Abstracción y también surrealismo. Al igual que aquéllos surrealistas que buscaban el object trouvé, el arte en lo desechado y lo inservible, en la basura y la inmundicia, en la causalidad propiciada por la naturaleza, Brassaï se embarcó en su propio esfuerzo de catalogación de lo irrelevante, de lo menospreciado. En su caso fotografiando los innumerables grafitos que cubrían las paredes de París. No porque en ellos se trasluciese la mano de artistas anónimos, pero de la misma categoría que los presentes en los museos.

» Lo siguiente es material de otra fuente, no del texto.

File: src/rtl/ctrl_output_decoder.sv
// Purpose: state -> control bundle decode; the only place selects are driven.
// Latency: combinational, zero cycles.
// Backpressure: mem_ready only gates the FETCH-cycle IR/PC loads.
// Ports: i_state (current FSM state), i_func (IR[12:10]), i_mem_ready, o_ctrl (bundle).
module ctrl_output_decoder
  import ctrl_pkg::*;
(
  input  state_t     i_state,
  input  logic [2:0] i_func,
  input  logic       i_mem_ready,
  output ctrl_out_t  o_ctrl
);

  always_comb begin
    o_ctrl      = '0;
    o_ctrl.busy = 1'b1;
    unique case (i_state)
      FETCH: begin
        o_ctrl.busy       = 1'b0;
        o_ctrl.sel_adr_pc = 1'b1;
        o_ctrl.mem_read   = 1'b1;
        o_ctrl.alu_op     = ALU_ADD;
        // IR and PC+1 only commit on the cycle the instruction word is delivered.
        o_ctrl.ir_write   = i_mem_ready;
        o_ctrl.pc_write   = i_mem_ready;
      end
      DECODE: ;
      MEM_RD: begin
        o_ctrl.sel_adr_ir = 1'b1;
        o_ctrl.mem_read   = 1'b1;
      end
      WB_MEM: begin
        o_ctrl.sel_wr_mem = 1'b1;
        o_ctrl.sel_dst_r0 = 1'b1;
        o_ctrl.rf_write   = 1'b1;
      end
      MEM_WR: begin
        o_ctrl.sel_adr_ir = 1'b1;
        o_ctrl.mem_write  = 1'b1;
      end
      JMP: o_ctrl.pc_write = 1'b1;
      BR: begin
        // The zero-flag qualification of the branch happens in the datapath.
        o_ctrl.alu_op        = ALU_SUB;
        o_ctrl.sel_alu_reg   = 1'b1;
        o_ctrl.pc_write_cond = 1'b1;
      end
      EXE_R: begin
        o_ctrl.sel_alu_reg = 1'b1;
        o_ctrl.alu_op      = func_to_alu(i_func);
      end
      EXE_I: begin
        o_ctrl.sel_alu_imm = 1'b1;
        o_ctrl.alu_op      = ALU_ADD;
      end
      WB_ALU: begin
        o_ctrl.sel_wr_alu = 1'b1;
        o_ctrl.sel_dst_ir = 1'b1;
        o_ctrl.rf_write   = 1'b1;
      end
      default: ;
    endcase
  end

endmodule
## config.mk

```make
export PLATFORM = sky130hd
export DESIGN_NAME = fifo_word_packer
export DESIGN_NICKNAME = d
export VERILOG_FILES = /design/src/rtl/fifo_pkg.sv /design/src/rtl/pack_idle_timer.sv /design/src/rtl/fifo_word_packer.sv
export SDC_FILE = /design/constraint.sdc
export NUM_CORES = 1
export LEC_CHECK = 0
export ABC_AREA = 0
export CORE_ASPECT_RATIO = 1.2
export CORE_MARGIN = 1
export CORE_UTILIZATION = 50
export CTS_BUF_LIST = sky130_fd_sc_hd__clkbuf_8
export CTS_CLUSTER_DIAMETER = 200
export CTS_CLUSTER_SIZE = 14
export DETAILED_ROUTE_END_ITERATION = 10
export PLACE_DENSITY = 0.83
export SLEW_MARGIN = 20
export SYNTH_ARGS = -nofsm -noshare
export SYNTH_HDL_FRONTEND = slang
export SYNTH_HIERARCHICAL = 1
export SYNTH_SLANG_ARGS = --single-unit
```

## constraint.sdc

```tcl
create_clock -name clk -period 3.9 [get_ports clk]
set_input_delay 0.585 -clock clk [delete_from_list [all_inputs] [get_ports clk]]
set_output_delay 0.585 -clock clk [all_outputs]
set_load 0.05 [all_outputs]
```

Aún  estaban muy lejos los tiempos del artista callejero surgido de la nada, pero conscientes de sí mismo, para el cual la pared era su lienzo, la ciudad su sala de exposiciones. No, lo que Brassaï buscaba eran los grafitos más primitivos, los más toscos y burdos, los que eran testimonio de una energía telúrica que llegaba incluso a violentar a la pared.  Arte, creado a cuchilladas y piquetazos.

Relieves que nos ponían en relación directa, insoslayable, con nuestro pasado salvaje. Ése del que creíamos habernos liberado por nuestra condición de civilizados, pero que una y otra vez resurgía, incontenible, sin que pudiésemos hacer nada por someterlo. 

Porque lo único que nos distingue de los salvajes son nuestros ropajes, bajo los cuales todos estamos desnudos, todos albergábamos los mismos deseos y apetencias. 

Tanto de creación, como de destrucción.